A further slowing in growth
The international trend towards more nutritious, protein-rich eating is reaping healthy rewards for Australia’s largest nut and health food company, Select Harvests.
Select Harvests enjoyed both record crops and record profits in 2015. The ongoing boom in business is being driven by the international trend towards healthier, higher-protein diets, which widely recommend nuts as an excellent source of protein and unsaturated fats.
“Across the globe, people are getting healthier,” says Managing Director Paul Thompson. “More and more people are looking to replace sugar with protein in their diet, and almonds are a low-cost protein.
“A lot of our almonds are used in breakfast-meal and confectionery products. Traditionally these meals [have been] high in sugar, and people are looking to replace this sugar with protein. With almonds as a core ingredient, people are moving from high-sugar cereals to muesli, and from high-sugar confectionery bars to bars that have nut protein.”
The ASX-listed company has full operational responsibility for 11 almond farms across New South Wales, Victoria and South Australia, and owns leading brands Lucky, Sunsol and Soland. Usually employing around 150 people, this number peaks at 350 during harvest time. It exports 80 per cent of its processed and raw almonds, predominantly to India, the Middle East and Europe.
Apart from the move towards higher-protein diets, Thompson says another significant advantage for the company is that, while the world is demanding more almonds, there are limits to supply.
“Almonds can’t be grown everywhere,” he explains. “Australia, California and Spain are the leading producers. It also takes eight years before a tree becomes mature, and the orchards are capital-intensive and require a high level of horticultural skills.”
To increase the yields and quality of its crops, Select Harvests has recently been trialling new methods and investing in innovative technologies.
“It’s about harvesting as much as we can, as quickly as possible, without compromising quality,” Thompson says.
The first innovation trialled was night harvesting, with a 24-hour labour cycle, and it proved very successful.
“We were able to complete our harvest in 14 days less than in previous years, and the crop was up 30 per cent,” Thompson says. “So we clearly see it as a success – and we see lots more opportunities to become more efficient.”

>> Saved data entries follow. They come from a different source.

### src/wb_cmd_ctrl.sv
module wb_cmd_ctrl #(
  parameter int ADDR_W = 4  // Register address bits actually decoded
) (
  input  logic                 clk_i,
  input  logic                 rst_ni,

  // Wishbone master side
  output spi_wb_pkg::wb_ctrl_t wb_c,
  input  spi_wb_pkg::wb_peri_t wb_p,

  // Byte stream from and to the SPI slave
  input  logic [7:0]           rx_data,
  input  logic                 rx_stb,
  output logic [7:0]           tx_data,
  output logic                 tx_stb
);

  // Keeps only the low ADDR_W bits of the address byte
  localparam logic [spi_wb_pkg::WB_ADR_W-1:0] ADR_MASK =
    '1 >> (spi_wb_pkg::WB_ADR_W - ADDR_W);

  spi_wb_pkg::ctrl_state_e state;

  logic                            stb_q;
  logic                            we_q;   // W bit of the command byte
  logic [spi_wb_pkg::WB_ADR_W-1:0] adr_q;
  logic [7:0]                      wdat_q;
  logic [7:0]                      rdat_q; // Captured at ack

  assign wb_c = '{stb: stb_q, we: we_q, adr: adr_q, dat: wdat_q};

  // Sequencing and bus handshake
  always_ff @(posedge clk_i) begin
    if (!rst_ni) begin
      state  <= spi_wb_pkg::StIdle;
      stb_q  <= 1'b0;
      we_q   <= 1'b0;
      tx_stb <= 1'b0;
    end else begin
      tx_stb <= rx_stb;  // One reply per received byte
      if (wb_p.ack) begin
        stb_q <= 1'b0;  // Drop in the cycle after ack
      end
      if (rx_stb) begin
        case (state)
          spi_wb_pkg::StIdle: begin
            we_q <= rx_data[7];
            if (rx_data != spi_wb_pkg::BYTE_IDLE) begin
              state <= spi_wb_pkg::StGetAddress;  // Fillers are skipped
            end
          end
          spi_wb_pkg::StGetAddress: begin
            if (we_q) begin
              state <= spi_wb_pkg::StWriteData;  // Need the data byte first
            end else begin
              stb_q <= 1'b1;  // Read starts right away
              state <= spi_wb_pkg::StWaitAck;
            end
          end
          spi_wb_pkg::StWaitAck:
            if (!stb_q) state <= spi_wb_pkg::StReadData;
          spi_wb_pkg::StReadData:
            state <= spi_wb_pkg::StIdle;
          spi_wb_pkg::StWriteData: begin
            stb_q <= 1'b1;
            state <= spi_wb_pkg::StWriteStallAck;
          end
          spi_wb_pkg::StWriteStallAck:
            if (!stb_q) state <= spi_wb_pkg::StIdle;
          default:
            state <= spi_wb_pkg::StIdle;
        endcase
      end
    end
  end

  // Payload and reply bytes
  always_ff @(posedge clk_i) begin
    if (wb_p.ack) begin
      rdat_q <= wb_p.dat;  // Only meaningful for reads
    end
    if (rx_stb) begin
      case (state)
        spi_wb_pkg::StGetAddress: begin
          adr_q   <= rx_data[spi_wb_pkg::WB_ADR_W-1:0] & ADR_MASK;
          tx_data <= spi_wb_pkg::BYTE_IDLE;
        end
        spi_wb_pkg::StWriteData: begin
          wdat_q  <= rx_data;
          tx_data <= spi_wb_pkg::BYTE_IDLE;
        end
        spi_wb_pkg::StWaitAck, spi_wb_pkg::StWriteStallAck:
          // Done marker once ack has cleared stb
          tx_data <= stb_q ? spi_wb_pkg::BYTE_IDLE : spi_wb_pkg::BYTE_DONE;
        spi_wb_pkg::StReadData:
          tx_data <= rdat_q;
        default:
          tx_data <= spi_wb_pkg::BYTE_IDLE;
      endcase
    end
  end

endmodule

### src/wb_reg_bank.sv
module wb_reg_bank #(
  parameter int ADDR_W    = 4,
  parameter int ACK_DELAY = 3   // Wait cycles before ack
) (
  input  logic                 clk_i,
  input  logic                 rst_ni,

  input  spi_wb_pkg::wb_ctrl_t wb_c,
  output spi_wb_pkg::wb_peri_t wb_p
);

  localparam int NUM_REGS = 2 ** ADDR_W;
  localparam int CNT_W    = (ACK_DELAY > 0) ? $clog2(ACK_DELAY + 1) : 1;
  localparam logic [CNT_W-1:0] CNT_LAST = CNT_W'(ACK_DELAY);

  logic [7:0]        regs [NUM_REGS];
  logic [CNT_W-1:0]  wait_cnt;
  logic              done_q;  // Access served, wait for stb low
  logic              ack_q;
  logic [7:0]        rdat_q;
  logic [ADDR_W-1:0] idx;
  logic              fire;    // Access completes this cycle

  assign idx  = wb_c.adr[ADDR_W-1:0];
  assign fire = wb_c.stb && !done_q && (wait_cnt == CNT_LAST);

  // Ack timing, ack lands ACK_DELAY+1 cycles after stb rises
  always_ff @(posedge clk_i) begin
    if (!rst_ni) begin
      wait_cnt <= '0;
      done_q   <= 1'b0;
      ack_q    <= 1'b0;
    end else begin
      ack_q <= fire;
      if (!wb_c.stb) begin
        wait_cnt <= '0;  // Rearm only between accesses
        done_q   <= 1'b0;
      end else if (fire) begin
        wait_cnt <= '0;
        done_q   <= 1'b1;  // Blocks a second ack
      end else if (!done_q) begin
        wait_cnt <= wait_cnt + 1'b1;
      end
    end
  end

  // Register storage
  always_ff @(posedge clk_i) begin
    if (!rst_ni) begin
      for (int i = 0; i < NUM_REGS; i++) begin
        regs[i] <= 8'h00;
      end
    end else if (fire && wb_c.we) begin
      regs[idx] <= wb_c.dat;
    end
  end

  // Read data goes out together with ack
  always_ff @(posedge clk_i) begin
    if (fire) begin
      rdat_q <= regs[idx];
    end
  end

  assign wb_p = '{ack: ack_q, dat: rdat_q};

endmodule

### src/spi_wb_top.sv
module spi_wb_top #(
  parameter int ADDR_W    = 4,
  parameter int ACK_DELAY = 3
) (
  input  logic clk_i,
  input  logic rst_ni,

  input  logic sclk,
  input  logic cs_n,
  input  logic mosi,
  output logic miso
);

  // Byte link
  logic [7:0] rx_data;
  logic       rx_stb;
  logic [7:0] tx_data;
  logic       tx_stb;

  // Bus
  spi_wb_pkg::wb_ctrl_t wb_c;
  spi_wb_pkg::wb_peri_t wb_p;

  spi_byte_slave u_spi (
    .clk_i   (clk_i),
    .rst_ni  (rst_ni),
    .sclk    (sclk),
    .cs_n    (cs_n),
    .mosi    (mosi),
    .miso    (miso),
    .rx_data (rx_data),
    .rx_stb  (rx_stb),
    .tx_data (tx_data),
    .tx_stb  (tx_stb)
  );

  wb_cmd_ctrl #(.ADDR_W(ADDR_W)) u_ctrl (
    .clk_i   (clk_i),
    .rst_ni  (rst_ni),
    .wb_c    (wb_c),
    .wb_p    (wb_p),
    .rx_data (rx_data),
    .rx_stb  (rx_stb),
    .tx_data (tx_data),
    .tx_stb  (tx_stb)
  );

  wb_reg_bank #(.ADDR_W(ADDR_W), .ACK_DELAY(ACK_DELAY)) u_regs (
    .clk_i  (clk_i),
    .rst_ni (rst_ni),
    .wb_c   (wb_c),
    .wb_p   (wb_p)
  );

endmodule

### config.mk
export PLATFORM = sky130hd
export DESIGN_NAME = spi_wb_top
export DESIGN_NICKNAME = d
export VERILOG_FILES = /design/src/spi_wb_pkg.sv /design/src/spi_byte_slave.sv /design/src/wb_cmd_ctrl.sv /design/src/wb_reg_bank.sv /design/src/spi_wb_top.sv
export SDC_FILE = /design/constraint.sdc
export NUM_CORES = 1
export LEC_CHECK = 0
export BUFFER_PORTS_ARGS = -buffer_cell sky130_fd_sc_hd__buf_4
export CORE_UTILIZATION = 35
export CTS_CLUSTER_SIZE = 8
export DETAILED_ROUTE_END_ITERATION = 10
export GPL_ROUTABILITY_DRIVEN = 0
export SLEW_MARGIN = 0
export SYNTH_ARGS = -nofsm -noshare
export SYNTH_HDL_FRONTEND = slang
export SYNTH_HIERARCHICAL = 1
export SYNTH_SLANG_ARGS = --single-unit
### constraint.sdc
create_clock -name clk_i -period 2.1 [get_ports clk_i]
set_clock_uncertainty 0.05 [all_clocks]
set_input_delay 0.42 -clock clk_i [delete_from_list [all_inputs] [get_ports clk_i]]
set_output_delay 0.42 -clock clk_i [all_outputs]
set_load 0.005 [all_outputs]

Another strategy the company has put in place aims to mitigate against one of the greatest enemies of almond quality at harvest time – rain.
“Rain causes product deterioration – in particular, product staining, which leads to a lower price – and potentially mould issues,” Thompson says. “But you can’t stop rain, so we needed a strategy.”
This strategy has come in the form of a
$1 million investment in an industrial dryer, which has also proven to be a sound decision.
“Now if the product is affected by rain, or from moisture in the soil during harvest, we can put it into the dryer and protect the quality of it,” Thompson says.
Already this year, Select Harvests has made another three significant investments, the first two being a $10.5 million state-of-the-art processing plant to prepare its almonds for industrial food service and retail customers, and a $10 million co-generation bio-mass plant.
“The plant will burn all of our product waste and generate steam and energy, which will run our facilities and pumping stations at our farms in Victoria,” Thompson says.
“We will be generating our power, which [will give] us potential cost savings of up to $2 million a year and will abate about 23,000 tonnes of carbon, which is the equivalent of taking 8000 cars off the road.”
The third investment is a long-term funding arrangement of approximately $150 million to develop a further 1000 hectares of land for almond production over the next few years. This will help the booming company to keep up with the world’s increasing appetite for healthy protein.